Inventario de los ruidos del silencio
Resulta que en los pueblos hay ruidos que en una pantalla no parecen importantes. Y olores inesperados
Tal vez sea por la omnipresencia de las pantallas y nuestra percepción del mundo a través de ellas, paisajes remotos, situaciones inverosímiles que nuestra falta ... de arrojo o nuestra imposibilidad nunca nos permitiría vivir, están permanentemente delante de los ojos. Todo es sencillo en una pantalla. Todo es posible.
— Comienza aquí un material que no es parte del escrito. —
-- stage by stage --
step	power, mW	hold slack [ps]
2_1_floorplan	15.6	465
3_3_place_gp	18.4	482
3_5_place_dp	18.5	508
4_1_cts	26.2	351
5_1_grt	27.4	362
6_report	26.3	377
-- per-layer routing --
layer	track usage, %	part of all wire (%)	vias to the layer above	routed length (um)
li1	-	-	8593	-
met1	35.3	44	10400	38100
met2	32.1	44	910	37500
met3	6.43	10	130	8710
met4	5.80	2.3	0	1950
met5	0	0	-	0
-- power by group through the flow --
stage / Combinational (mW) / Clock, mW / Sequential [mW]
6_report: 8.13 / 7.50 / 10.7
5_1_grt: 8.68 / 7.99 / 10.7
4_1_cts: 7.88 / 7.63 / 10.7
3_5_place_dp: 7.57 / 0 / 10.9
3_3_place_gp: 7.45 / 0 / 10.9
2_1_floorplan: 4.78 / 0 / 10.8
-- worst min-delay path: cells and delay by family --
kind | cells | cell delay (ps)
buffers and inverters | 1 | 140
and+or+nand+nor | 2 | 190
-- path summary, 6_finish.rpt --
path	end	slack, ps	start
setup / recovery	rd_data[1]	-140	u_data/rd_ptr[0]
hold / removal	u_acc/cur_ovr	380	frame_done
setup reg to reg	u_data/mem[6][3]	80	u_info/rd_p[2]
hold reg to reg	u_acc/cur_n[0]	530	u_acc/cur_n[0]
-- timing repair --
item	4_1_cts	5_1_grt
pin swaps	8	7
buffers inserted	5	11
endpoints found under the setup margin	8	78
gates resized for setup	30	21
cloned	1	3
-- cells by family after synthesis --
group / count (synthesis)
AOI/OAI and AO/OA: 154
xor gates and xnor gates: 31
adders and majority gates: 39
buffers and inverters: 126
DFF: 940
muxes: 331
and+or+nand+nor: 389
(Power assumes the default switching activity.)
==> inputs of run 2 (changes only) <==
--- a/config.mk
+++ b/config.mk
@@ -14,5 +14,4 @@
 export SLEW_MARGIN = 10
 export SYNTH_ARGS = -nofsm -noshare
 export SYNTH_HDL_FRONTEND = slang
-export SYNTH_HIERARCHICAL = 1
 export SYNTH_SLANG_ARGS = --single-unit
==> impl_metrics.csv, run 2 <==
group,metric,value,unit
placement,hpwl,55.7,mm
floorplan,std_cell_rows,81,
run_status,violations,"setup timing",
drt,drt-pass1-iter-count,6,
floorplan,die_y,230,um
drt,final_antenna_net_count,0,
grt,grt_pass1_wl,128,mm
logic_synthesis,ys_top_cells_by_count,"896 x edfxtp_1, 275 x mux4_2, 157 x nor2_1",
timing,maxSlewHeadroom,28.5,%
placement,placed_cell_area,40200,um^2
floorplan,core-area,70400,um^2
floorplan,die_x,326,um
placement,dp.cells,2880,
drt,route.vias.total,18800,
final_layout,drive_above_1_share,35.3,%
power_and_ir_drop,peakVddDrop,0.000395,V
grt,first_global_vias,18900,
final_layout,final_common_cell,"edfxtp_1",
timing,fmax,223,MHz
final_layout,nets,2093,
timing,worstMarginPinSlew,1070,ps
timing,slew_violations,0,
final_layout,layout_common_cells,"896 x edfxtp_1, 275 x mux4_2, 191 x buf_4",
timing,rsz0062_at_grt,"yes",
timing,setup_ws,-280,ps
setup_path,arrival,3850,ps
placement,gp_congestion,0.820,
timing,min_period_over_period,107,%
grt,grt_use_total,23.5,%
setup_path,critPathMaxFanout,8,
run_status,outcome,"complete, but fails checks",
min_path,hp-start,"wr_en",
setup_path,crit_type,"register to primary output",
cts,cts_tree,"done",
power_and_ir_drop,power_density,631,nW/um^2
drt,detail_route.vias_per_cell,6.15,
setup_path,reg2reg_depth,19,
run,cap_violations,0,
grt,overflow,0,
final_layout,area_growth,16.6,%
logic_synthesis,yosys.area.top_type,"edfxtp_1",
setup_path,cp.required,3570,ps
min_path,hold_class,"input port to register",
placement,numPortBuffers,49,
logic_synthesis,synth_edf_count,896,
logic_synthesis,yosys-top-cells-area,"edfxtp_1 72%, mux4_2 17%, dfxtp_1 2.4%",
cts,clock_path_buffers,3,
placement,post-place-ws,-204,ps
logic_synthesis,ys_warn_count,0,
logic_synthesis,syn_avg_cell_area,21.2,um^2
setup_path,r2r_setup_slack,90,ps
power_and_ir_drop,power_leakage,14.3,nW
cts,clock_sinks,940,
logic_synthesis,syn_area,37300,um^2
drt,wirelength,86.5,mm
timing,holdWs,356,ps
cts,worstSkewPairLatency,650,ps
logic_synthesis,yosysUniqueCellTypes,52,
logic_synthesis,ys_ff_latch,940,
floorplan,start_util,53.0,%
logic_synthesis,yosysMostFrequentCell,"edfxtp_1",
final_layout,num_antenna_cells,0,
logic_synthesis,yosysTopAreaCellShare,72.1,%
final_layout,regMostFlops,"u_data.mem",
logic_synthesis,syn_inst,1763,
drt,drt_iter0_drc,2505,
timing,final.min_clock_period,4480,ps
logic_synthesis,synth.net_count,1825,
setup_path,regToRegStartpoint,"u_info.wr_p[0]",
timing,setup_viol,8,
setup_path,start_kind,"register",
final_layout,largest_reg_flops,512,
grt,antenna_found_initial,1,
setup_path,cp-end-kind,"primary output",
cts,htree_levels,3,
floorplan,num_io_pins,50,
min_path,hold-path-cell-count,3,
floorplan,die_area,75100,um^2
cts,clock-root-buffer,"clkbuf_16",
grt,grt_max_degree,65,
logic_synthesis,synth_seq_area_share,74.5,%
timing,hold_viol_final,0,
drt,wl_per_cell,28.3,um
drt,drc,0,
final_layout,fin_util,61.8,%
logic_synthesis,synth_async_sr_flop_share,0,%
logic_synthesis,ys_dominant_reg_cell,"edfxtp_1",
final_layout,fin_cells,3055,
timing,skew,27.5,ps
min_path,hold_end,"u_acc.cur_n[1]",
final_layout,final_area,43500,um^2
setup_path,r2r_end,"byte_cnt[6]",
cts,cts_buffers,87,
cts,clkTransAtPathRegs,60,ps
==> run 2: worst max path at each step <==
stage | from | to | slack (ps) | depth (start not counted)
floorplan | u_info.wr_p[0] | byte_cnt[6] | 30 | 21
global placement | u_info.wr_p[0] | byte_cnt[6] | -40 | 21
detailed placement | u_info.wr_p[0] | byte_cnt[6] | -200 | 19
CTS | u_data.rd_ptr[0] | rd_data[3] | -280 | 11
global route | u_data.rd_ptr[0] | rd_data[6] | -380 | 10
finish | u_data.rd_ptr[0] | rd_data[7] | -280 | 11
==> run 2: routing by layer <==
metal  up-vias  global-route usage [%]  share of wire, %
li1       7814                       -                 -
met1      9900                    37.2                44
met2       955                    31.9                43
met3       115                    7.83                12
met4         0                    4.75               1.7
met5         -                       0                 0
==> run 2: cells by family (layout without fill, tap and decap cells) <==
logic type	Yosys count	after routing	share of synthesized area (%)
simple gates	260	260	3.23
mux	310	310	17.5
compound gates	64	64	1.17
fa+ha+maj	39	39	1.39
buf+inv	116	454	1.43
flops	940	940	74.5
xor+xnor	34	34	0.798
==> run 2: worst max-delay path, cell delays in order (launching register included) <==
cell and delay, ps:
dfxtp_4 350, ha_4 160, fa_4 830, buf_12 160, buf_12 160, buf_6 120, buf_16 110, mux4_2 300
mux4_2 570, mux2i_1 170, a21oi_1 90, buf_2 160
File: src/rtl/smram_cfg_reg.sv
module smram_cfg_reg
    import smram_pkg::*;
(
    input  logic       clk,
    input  logic       rst_n,
    input  logic       wr_en,
    input  logic [7:0] wdata,
    input  logic       lock_in,
    input  logic       illegal_i,
    output logic [7:0] rdata_o,
    output logic       high_en_o,
    output logic [1:0] tseg_sz_o,
    output logic       tseg_en_o,
    output logic       err_o
);

    cfg_state_t st_d, st_q;
    logic       locked_now;
    logic       unused_wbits;

    assign unused_wbits = ^wdata[5:3];
    assign locked_now   = st_q.lock | lock_in;

    always_comb begin
        st_d      = st_q;
        st_d.lock = locked_now;
        if (wr_en) begin
            if (!locked_now) begin
                st_d.high_en = wdata[BIT_HIGH_EN];
                st_d.tseg_sz = wdata[2:1];
                st_d.tseg_en = wdata[BIT_EN];
            end
            if (wdata[BIT_ERR]) begin
                st_d.err = 1'b0;
            end
        end
        // a violation in the same cycle overrides the clear
        if (illegal_i) begin
            st_d.err = 1'b1;
        end
    end

    always_ff @(posedge clk or negedge rst_n) begin
        if (!rst_n) begin
            st_q <= CFG_RESET;
        end else begin
            st_q <= st_d;
        end
    end

    assign rdata_o   = {st_q.high_en, st_q.err, FIXED_ONES, st_q.tseg_sz, st_q.tseg_en};
    assign high_en_o = st_q.high_en;
    assign tseg_sz_o = st_q.tseg_sz;
    assign tseg_en_o = st_q.tseg_en;
    assign err_o     = st_q.err;

    AST_LOCK_STICKY: assert property (@(posedge clk) disable iff (!rst_n)
        st_q.lock |=> st_q.lock);
    AST_LOCKED_FIELDS: assert property (@(posedge clk) disable iff (!rst_n)
        st_q.lock |=> $stable({st_q.high_en, st_q.tseg_sz, st_q.tseg_en}));
    AST_ERR_SET: assert property (@(posedge clk) disable iff (!rst_n)
        illegal_i |=> st_q.err);
    AST_ERR_HOLD: assert property (@(posedge clk) disable iff (!rst_n)
        (st_q.err && !(wr_en && wdata[BIT_ERR])) |=> st_q.err);

endmodule

File: src/rtl/smram_decode.sv
module smram_decode #(
    parameter int unsigned        ADDR_W     = 32,
    parameter int unsigned        WIN_LOG2   = 17,
    parameter logic [ADDR_W-1:0]  HIGH_BASE  = 32'hFEDA_0000,
    parameter logic [ADDR_W-1:0]  LOW_BASE   = 32'h000A_0000,
    parameter int unsigned        SMALL_LOG2 = 19,
    parameter int unsigned        LARGE_LOG2 = 20
) (
    input  logic [ADDR_W-1:0] addr_i,
    input  logic              valid_i,
    input  logic              glb_en_i,
    input  logic              high_en_i,
    input  logic              tseg_en_i,
    input  logic [1:0]        tseg_sz_i,
    input  logic [ADDR_W-1:0] tom_i,
    input  logic              smm_i,
    input  logic              open_i,
    output logic [ADDR_W-1:0] mem_addr_o,
    output logic              remap_o,
    output logic              fwd_o,
    output logic              illegal_o
);

    localparam logic [ADDR_W-1:0] SMALL_BYTES = ADDR_W'(1) << SMALL_LOG2;
    localparam logic [ADDR_W-1:0] LARGE_BYTES = ADDR_W'(1) << LARGE_LOG2;
    localparam int unsigned       TAG_W       = ADDR_W - WIN_LOG2;

    logic              in_high;
    logic              high_act;
    logic              tseg_act;
    logic [ADDR_W-1:0] tseg_size;
    logic [ADDR_W-1:0] tseg_base;
    logic              in_tseg;
    logic              region_hit;

    always_comb begin
        in_high   = (addr_i[ADDR_W-1 -: TAG_W] == HIGH_BASE[ADDR_W-1 -: TAG_W]);
        high_act  = glb_en_i & high_en_i;
        // only size codes with the top bit set describe a window
        tseg_act  = glb_en_i & tseg_en_i & tseg_sz_i[1];
        tseg_size = tseg_sz_i[0] ? LARGE_BYTES : SMALL_BYTES;
        tseg_base = (tom_i >= tseg_size) ? (tom_i - tseg_size) : '0;
        in_tseg   = (addr_i >= tseg_base) && (addr_i < tom_i);

        remap_o    = valid_i & high_act & in_high;
        fwd_o      = valid_i & tseg_act & in_tseg;
        region_hit = remap_o | fwd_o;
        illegal_o  = region_hit & ~smm_i & ~open_i;

        mem_addr_o = addr_i;
        if (remap_o) begin
            mem_addr_o = {LOW_BASE[ADDR_W-1 -: TAG_W], addr_i[WIN_LOG2-1:0]};
        end
    end

endmodule

File: src/rtl/smram_ctrl_decoder.sv
module smram_ctrl_decoder #(
    parameter int unsigned        ADDR_W     = 32,
    parameter int unsigned        WIN_LOG2   = 17,
    parameter logic [ADDR_W-1:0]  HIGH_BASE  = 32'hFEDA_0000,
    parameter logic [ADDR_W-1:0]  LOW_BASE   = 32'h000A_0000,
    parameter int unsigned        SMALL_LOG2 = 19,
    parameter int unsigned        LARGE_LOG2 = 20
) (
    input  logic              clk,
    input  logic              rst_n,
    input  logic              cfg_we,
    input  logic [7:0]        cfg_wdata,
    output logic [7:0]        cfg_rdata,
    input  logic              smram_glb_en,
    input  logic              lock_in,
    input  logic              open_in,
    input  logic              smm_mode,
    input  logic [ADDR_W-1:0] tom,
    input  logic [ADDR_W-1:0] cpu_addr,
    input  logic              cpu_valid,
    output logic [ADDR_W-1:0] mem_addr,
    output logic              remap_hit,
    output logic              fwd_hub,
    output logic              err_flag
);

    logic       high_en;
    logic       tseg_en;
    logic [1:0] tseg_sz;
    logic       illegal;

    smram_cfg_reg u_reg (
        .clk       (clk),
        .rst_n     (rst_n),
        .wr_en     (cfg_we),
        .wdata     (cfg_wdata),
        .lock_in   (lock_in),
        .illegal_i (illegal),
        .rdata_o   (cfg_rdata),
        .high_en_o (high_en),
        .tseg_sz_o (tseg_sz),
        .tseg_en_o (tseg_en),
        .err_o     (err_flag)
    );

    smram_decode #(
        .ADDR_W     (ADDR_W),
        .WIN_LOG2   (WIN_LOG2),
        .HIGH_BASE  (HIGH_BASE),
        .LOW_BASE   (LOW_BASE),
        .SMALL_LOG2 (SMALL_LOG2),
        .LARGE_LOG2 (LARGE_LOG2)
    ) u_dec (
        .addr_i     (cpu_addr),
        .valid_i    (cpu_valid),
        .glb_en_i   (smram_glb_en),
        .high_en_i  (high_en),
        .tseg_en_i  (tseg_en),
        .tseg_sz_i  (tseg_sz),
        .tom_i      (tom),
        .smm_i      (smm_mode),
        .open_i     (open_in),
        .mem_addr_o (mem_addr),
        .remap_o    (remap_hit),
        .fwd_o      (fwd_hub),
        .illegal_o  (illegal)
    );

    AST_FWD_QUALIFIED: assert property (@(posedge clk) disable iff (!rst_n)
        fwd_hub |-> (cpu_valid && smram_glb_en && cfg_rdata[0]));
    AST_REMAP_QUALIFIED: assert property (@(posedge clk) disable iff (!rst_n)
        remap_hit |-> (cpu_valid && smram_glb_en && cfg_rdata[7]));
    AST_PASS_THROUGH: assert property (@(posedge clk) disable iff (!rst_n)
        !remap_hit |-> (mem_addr == cpu_addr));
    AST_REMAP_OFFSET: assert property (@(posedge clk) disable iff (!rst_n)
        remap_hit |-> (mem_addr[WIN_LOG2-1:0] == cpu_addr[WIN_LOG2-1:0]));
    AST_NO_FWD_RESERVED: assert property (@(posedge clk) disable iff (!rst_n)
        !cfg_rdata[2] |-> !fwd_hub);

endmodule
Este tiempo de reclusión, de confinamientos, unido a otras circunstancias más estructurales, ha desatado la urgencia de reencontrarse con 'lo rural' y se está produciendo un retorno a los pueblos, a veces como refugio temporal de la vida en la ciudad y otras como decisión de un cambio en toda regla. Los días de encierro convirtieron la vida en el campo en el paradigma de la libertad, de la vuelta a la naturaleza, de la sencillez. Tan bonito todo. Los pueblos se convirtieron en postales, en imágenes adorables en una pantalla, y todo fueron suspiros. Solo nos valíamos del sentido de la vista para crear, nostalgia y deseo mediante, una fantasía como refugio.
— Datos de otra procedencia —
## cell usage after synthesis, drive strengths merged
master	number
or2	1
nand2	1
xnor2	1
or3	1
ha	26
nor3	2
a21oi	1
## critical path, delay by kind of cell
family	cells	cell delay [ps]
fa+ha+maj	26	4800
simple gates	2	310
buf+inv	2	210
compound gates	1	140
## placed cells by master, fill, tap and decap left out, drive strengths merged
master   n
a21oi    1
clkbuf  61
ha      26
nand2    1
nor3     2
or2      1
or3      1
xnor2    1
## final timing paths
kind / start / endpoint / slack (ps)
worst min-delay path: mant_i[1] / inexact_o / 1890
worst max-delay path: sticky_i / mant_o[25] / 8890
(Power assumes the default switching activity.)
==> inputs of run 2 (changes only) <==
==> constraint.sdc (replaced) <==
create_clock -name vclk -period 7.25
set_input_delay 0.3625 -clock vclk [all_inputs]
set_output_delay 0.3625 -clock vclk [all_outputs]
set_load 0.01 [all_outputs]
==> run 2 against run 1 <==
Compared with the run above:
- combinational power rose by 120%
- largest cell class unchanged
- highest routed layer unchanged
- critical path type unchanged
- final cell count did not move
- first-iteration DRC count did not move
### config.mk
export PLATFORM = sky130hd
export DESIGN_NAME = sk_pattern_recognizer
export DESIGN_NICKNAME = d
export VERILOG_FILES = /design/src/rtl/sk_pkg.sv /design/src/rtl/sk_next_state.sv /design/src/rtl/sk_out_decode.sv /design/src/rtl/sk_pattern_recognizer.sv
export SDC_FILE = /design/constraint.sdc
export NUM_CORES = 1
export LEC_CHECK = 0
export CORE_AREA = 2 2 39 41
export CTS_CLUSTER_SIZE = 30
export DETAILED_ROUTE_END_ITERATION = 8
export DIE_AREA = 0 0 41 43
export GPL_TIMING_DRIVEN = 0
export PLACE_DENSITY = 0.39
export SKIP_LAST_GASP = 1
export SYNTH_ARGS = -nofsm -noshare
export SYNTH_HDL_FRONTEND = slang
export SYNTH_SLANG_ARGS = --single-unit
### constraint.sdc
create_clock -name clk -period 1.4 [get_ports clk]
set_input_delay 0.42 -clock clk [delete_from_list [all_inputs] [get_ports clk]]
set_output_delay 0.42 -clock clk [all_outputs]
set_load 0.01 [all_outputs]
### src/rtl/sk_pkg.sv
// Package: shared state type for the serial recognizer.
// Assumes: seven states in total, so a 3-bit binary encoding is enough.
package sk_pkg;

    localparam int STATE_W = 3;

    // Each state names the longest useful suffix of the history seen so far.
    typedef enum logic [STATE_W-1:0] {
        ST_START  = 3'd0,  // nothing useful seen since reset
        ST_TAIL0  = 3'd1,  // history ends in 0, no 1 seen yet
        ST_TAIL01 = 3'd2,  // history ends in 0,1
        ST_HIT    = 3'd3,  // history ends in 0,1,0 (flag high)
        ST_TAIL1  = 3'd4,  // history ends in 1
        ST_TAIL10 = 3'd5,  // history ends in 1,0
        ST_LOCKED = 3'd6   // 1,0,0 seen: trap until reset
    } sk_state_e;

endpackage

### src/rtl/sk_next_state.sv
// Module: next-state function of the recognizer.
// Assumes: pure combinational logic; the caller applies reset.
module sk_next_state
    import sk_pkg::*;
(
    input  sk_state_e cur_state,
    input  logic      bit_in,
    output sk_state_e nxt_state
);

    // Purpose: pick the successor state from the present state and input bit.
    always_comb begin
        nxt_state = cur_state;
        unique case (cur_state)
            ST_START:  nxt_state = bit_in ? ST_TAIL1  : ST_TAIL0;
            ST_TAIL0:  nxt_state = bit_in ? ST_TAIL01 : ST_TAIL0;
            ST_TAIL01: nxt_state = bit_in ? ST_TAIL1  : ST_HIT;
            ST_HIT:    nxt_state = bit_in ? ST_TAIL01 : ST_LOCKED;
            ST_TAIL1:  nxt_state = bit_in ? ST_TAIL1  : ST_TAIL10;
            ST_TAIL10: nxt_state = bit_in ? ST_TAIL01 : ST_LOCKED;
            ST_LOCKED: nxt_state = ST_LOCKED;
            default:   nxt_state = ST_START;
        endcase
    end

endmodule

### src/rtl/sk_out_decode.sv
// Module: Moore output decode.
// Assumes: the state input comes straight from a register, so the flag is glitch-free.
module sk_out_decode
    import sk_pkg::*;
(
    input  sk_state_e cur_state,
    output logic      match_flag
);

    // Purpose: raise the flag only in the state that records a completed 0,1,0.
    always_comb begin
        match_flag = (cur_state == ST_HIT);
    end

endmodule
El problema viene cuando por fin, con carácter transitorio o (mucho peor) permanente, se da el paso. Porque entran en juego otros sentidos: y resulta que en los pueblos hay ruidos que en una pantalla no parecen importantes, pero resultan insoportables cuando los gallos que cantan, las gallinas que cacarean, las campanas o cualquier otra alteración del silencio impide ese sueño que parecía mágico, lejos del martirio del tráfico y los mil ruidos de las ciudades. Y huele, claro. Hay olores inesperados, además de las flores, porque los animales comparten espacio y porque los cerdos, y porque las vacas. Quién nos lo iba a decir.
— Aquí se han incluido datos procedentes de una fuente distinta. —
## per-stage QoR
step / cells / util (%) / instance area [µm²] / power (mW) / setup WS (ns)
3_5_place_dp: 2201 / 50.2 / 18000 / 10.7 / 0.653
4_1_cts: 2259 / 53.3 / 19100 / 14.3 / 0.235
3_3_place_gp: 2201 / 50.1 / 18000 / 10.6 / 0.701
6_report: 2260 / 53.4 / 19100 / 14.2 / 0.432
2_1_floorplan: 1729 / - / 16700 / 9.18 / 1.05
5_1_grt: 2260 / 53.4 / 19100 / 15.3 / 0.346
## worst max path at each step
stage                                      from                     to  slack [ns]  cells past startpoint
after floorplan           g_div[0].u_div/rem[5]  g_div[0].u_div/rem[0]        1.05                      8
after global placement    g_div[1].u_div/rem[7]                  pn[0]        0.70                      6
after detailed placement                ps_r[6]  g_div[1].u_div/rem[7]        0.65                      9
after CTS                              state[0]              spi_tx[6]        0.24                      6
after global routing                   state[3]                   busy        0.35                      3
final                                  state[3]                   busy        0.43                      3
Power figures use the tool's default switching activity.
Hace unos meses, en Francia, se aprobó una ley destinada a proteger como patrimonio sensorial los sonidos y olores rurales. Si no fuera porque en pueblos asturianos mismamente también lo hemos visto, nos resultaría increíble: se habían producido conflictos entre quienes vivían su vida y su trabajo de siempre y quienes acudían a disfrutar de la vida rural, pero olvidaban que nuestra percepción del mundo no llega solo a través de una bonita postal: los ruidos y los olores, la lluvia y el sol, el viento y el frío no se quedan al otro lado de la pantalla. Inexplicablemente ha sido necesario inventariar todos aquellos sonidos, todos los olores que constituyen ese patrimonio que perciben los sentidos y que hacen que los pueblos sean lo que en efecto son. Y todas esas idílicas sensaciones que construirán nuestra memoria: las lilas bordeando el camino, la hierba recién cortada, la tierra después de la tormenta, las campanas sonando en la tarde, los grillos y las chicharras, y los tomates que saben a tomates, y los huevos de las gallinas que son verdad, todo eso con lo que nos llenamos la boca cuando proclamamos con la nostalgia del paraíso perdido la vida rural, tienen ese otro contrapunto que a más de uno le resulta, qué cosas, insoportablemente molesto.
Hace algunos años me impresionó la respuesta de un sicario adolescente cuando le preguntaban por su primer asesinato: lo que más le había impresionado, dijo, había sido el olor de la sangre. En los millones de asesinatos que había visto en películas y videojuegos la sangre salpicaba salvajemente, pero no olía.
Para lo bueno y para lo malo, el mundo de verdad está fuera de una pantalla. Y, aunque a veces se nos olvide, disponemos de varios sentidos para percibirlo, disfrutarlo o padecerlo, en su conjunto.